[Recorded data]

Content starts

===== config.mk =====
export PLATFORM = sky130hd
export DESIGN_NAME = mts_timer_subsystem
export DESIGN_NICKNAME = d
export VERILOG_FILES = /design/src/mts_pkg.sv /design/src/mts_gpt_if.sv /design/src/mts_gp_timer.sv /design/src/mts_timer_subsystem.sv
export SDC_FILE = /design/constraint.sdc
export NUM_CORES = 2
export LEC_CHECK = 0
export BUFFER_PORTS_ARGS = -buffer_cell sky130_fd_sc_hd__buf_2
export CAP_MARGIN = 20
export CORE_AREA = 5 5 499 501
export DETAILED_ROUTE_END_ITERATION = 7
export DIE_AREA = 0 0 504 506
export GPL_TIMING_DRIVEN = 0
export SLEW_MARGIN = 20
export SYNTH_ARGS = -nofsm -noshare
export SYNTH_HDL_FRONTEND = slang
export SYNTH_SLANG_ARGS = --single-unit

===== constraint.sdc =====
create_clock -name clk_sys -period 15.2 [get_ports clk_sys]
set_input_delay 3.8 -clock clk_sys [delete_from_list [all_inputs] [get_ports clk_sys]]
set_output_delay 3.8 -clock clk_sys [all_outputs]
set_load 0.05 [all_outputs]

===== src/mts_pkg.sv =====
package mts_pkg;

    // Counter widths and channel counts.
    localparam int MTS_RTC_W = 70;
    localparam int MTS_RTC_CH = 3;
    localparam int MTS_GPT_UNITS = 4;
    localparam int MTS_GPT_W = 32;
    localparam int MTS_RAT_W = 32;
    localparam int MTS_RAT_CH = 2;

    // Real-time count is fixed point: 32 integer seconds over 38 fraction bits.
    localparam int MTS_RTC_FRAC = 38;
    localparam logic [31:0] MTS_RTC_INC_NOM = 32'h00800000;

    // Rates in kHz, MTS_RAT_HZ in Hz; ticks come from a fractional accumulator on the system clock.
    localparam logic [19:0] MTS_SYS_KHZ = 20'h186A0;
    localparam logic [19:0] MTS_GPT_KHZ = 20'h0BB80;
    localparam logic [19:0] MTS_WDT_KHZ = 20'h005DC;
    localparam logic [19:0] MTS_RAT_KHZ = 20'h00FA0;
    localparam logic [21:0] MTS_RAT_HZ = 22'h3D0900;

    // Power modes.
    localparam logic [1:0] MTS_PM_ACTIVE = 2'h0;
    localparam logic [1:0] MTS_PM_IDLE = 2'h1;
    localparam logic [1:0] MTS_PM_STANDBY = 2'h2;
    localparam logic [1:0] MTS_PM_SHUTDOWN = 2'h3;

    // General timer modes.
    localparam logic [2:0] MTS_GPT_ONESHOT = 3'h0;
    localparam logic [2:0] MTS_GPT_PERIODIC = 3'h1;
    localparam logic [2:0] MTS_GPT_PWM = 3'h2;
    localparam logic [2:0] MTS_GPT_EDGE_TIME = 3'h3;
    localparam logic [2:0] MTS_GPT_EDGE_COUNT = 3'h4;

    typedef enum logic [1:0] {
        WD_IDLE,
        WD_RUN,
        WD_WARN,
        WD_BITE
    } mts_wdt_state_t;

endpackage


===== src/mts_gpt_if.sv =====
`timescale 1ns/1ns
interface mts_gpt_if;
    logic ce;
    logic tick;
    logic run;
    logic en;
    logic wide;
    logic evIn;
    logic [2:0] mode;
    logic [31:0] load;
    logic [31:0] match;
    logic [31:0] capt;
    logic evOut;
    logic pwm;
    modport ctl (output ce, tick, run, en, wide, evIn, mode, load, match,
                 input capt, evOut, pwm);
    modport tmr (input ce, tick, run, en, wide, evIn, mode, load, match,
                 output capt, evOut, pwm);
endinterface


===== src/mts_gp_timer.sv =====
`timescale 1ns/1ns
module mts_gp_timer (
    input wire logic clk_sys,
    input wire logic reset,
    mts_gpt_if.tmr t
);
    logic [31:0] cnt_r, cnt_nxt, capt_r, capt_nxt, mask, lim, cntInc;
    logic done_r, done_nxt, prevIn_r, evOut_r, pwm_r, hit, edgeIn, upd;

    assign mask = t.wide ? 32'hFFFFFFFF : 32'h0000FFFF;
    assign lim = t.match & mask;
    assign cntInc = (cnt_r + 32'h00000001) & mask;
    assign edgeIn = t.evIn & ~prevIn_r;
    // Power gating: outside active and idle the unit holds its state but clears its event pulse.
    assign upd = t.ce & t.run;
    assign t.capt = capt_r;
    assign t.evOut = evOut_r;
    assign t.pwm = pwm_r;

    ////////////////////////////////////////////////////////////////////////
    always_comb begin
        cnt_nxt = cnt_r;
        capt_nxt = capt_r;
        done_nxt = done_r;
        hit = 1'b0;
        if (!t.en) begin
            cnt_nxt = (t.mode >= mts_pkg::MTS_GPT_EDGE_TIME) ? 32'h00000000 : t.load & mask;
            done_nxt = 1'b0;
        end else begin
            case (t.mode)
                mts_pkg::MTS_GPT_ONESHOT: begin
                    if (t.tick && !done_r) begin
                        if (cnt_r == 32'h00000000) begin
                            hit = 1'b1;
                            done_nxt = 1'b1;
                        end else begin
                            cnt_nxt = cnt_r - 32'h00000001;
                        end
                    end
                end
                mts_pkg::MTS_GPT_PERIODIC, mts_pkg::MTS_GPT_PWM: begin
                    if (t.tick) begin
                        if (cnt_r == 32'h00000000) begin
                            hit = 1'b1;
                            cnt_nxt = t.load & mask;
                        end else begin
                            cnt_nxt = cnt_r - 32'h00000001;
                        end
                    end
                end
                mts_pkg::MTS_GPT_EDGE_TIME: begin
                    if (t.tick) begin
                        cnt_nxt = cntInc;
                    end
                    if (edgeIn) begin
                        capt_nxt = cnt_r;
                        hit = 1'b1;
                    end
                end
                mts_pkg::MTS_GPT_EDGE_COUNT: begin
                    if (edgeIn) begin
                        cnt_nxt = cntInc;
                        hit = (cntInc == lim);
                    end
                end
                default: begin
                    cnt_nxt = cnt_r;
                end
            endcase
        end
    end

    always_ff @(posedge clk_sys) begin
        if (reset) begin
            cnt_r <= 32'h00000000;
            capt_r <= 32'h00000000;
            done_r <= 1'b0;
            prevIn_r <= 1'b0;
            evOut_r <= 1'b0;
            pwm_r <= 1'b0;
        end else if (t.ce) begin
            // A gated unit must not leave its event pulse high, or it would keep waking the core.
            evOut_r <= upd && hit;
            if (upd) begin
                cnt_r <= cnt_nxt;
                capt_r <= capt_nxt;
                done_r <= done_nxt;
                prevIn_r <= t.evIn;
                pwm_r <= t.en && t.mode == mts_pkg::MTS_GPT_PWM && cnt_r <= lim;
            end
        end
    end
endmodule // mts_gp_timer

Content ends

# [Required action]
Print again the lines of the entries above that fall between the line holding "logic evIn;" and the line holding "assign t.pwm = pwm_r;", inclusive, exactly as they stand.

# [Solution to the exercise]
    logic evIn;
    logic [2:0] mode;
    logic [31:0] load;
    logic [31:0] match;
    logic [31:0] capt;
    logic evOut;
    logic pwm;
    modport ctl (output ce, tick, run, en, wide, evIn, mode, load, match,
                 input capt, evOut, pwm);
    modport tmr (input ce, tick, run, en, wide, evIn, mode, load, match,
                 output capt, evOut, pwm);
endinterface


===== src/mts_gp_timer.sv =====
`timescale 1ns/1ns
module mts_gp_timer (
    input wire logic clk_sys,
    input wire logic reset,
    mts_gpt_if.tmr t
);
    logic [31:0] cnt_r, cnt_nxt, capt_r, capt_nxt, mask, lim, cntInc;
    logic done_r, done_nxt, prevIn_r, evOut_r, pwm_r, hit, edgeIn, upd;

    assign mask = t.wide ? 32'hFFFFFFFF : 32'h0000FFFF;
    assign lim = t.match & mask;
    assign cntInc = (cnt_r + 32'h00000001) & mask;
    assign edgeIn = t.evIn & ~prevIn_r;
    // Power gating: outside active and idle the unit holds its state but clears its event pulse.
    assign upd = t.ce & t.run;
    assign t.capt = capt_r;
    assign t.evOut = evOut_r;
    assign t.pwm = pwm_r;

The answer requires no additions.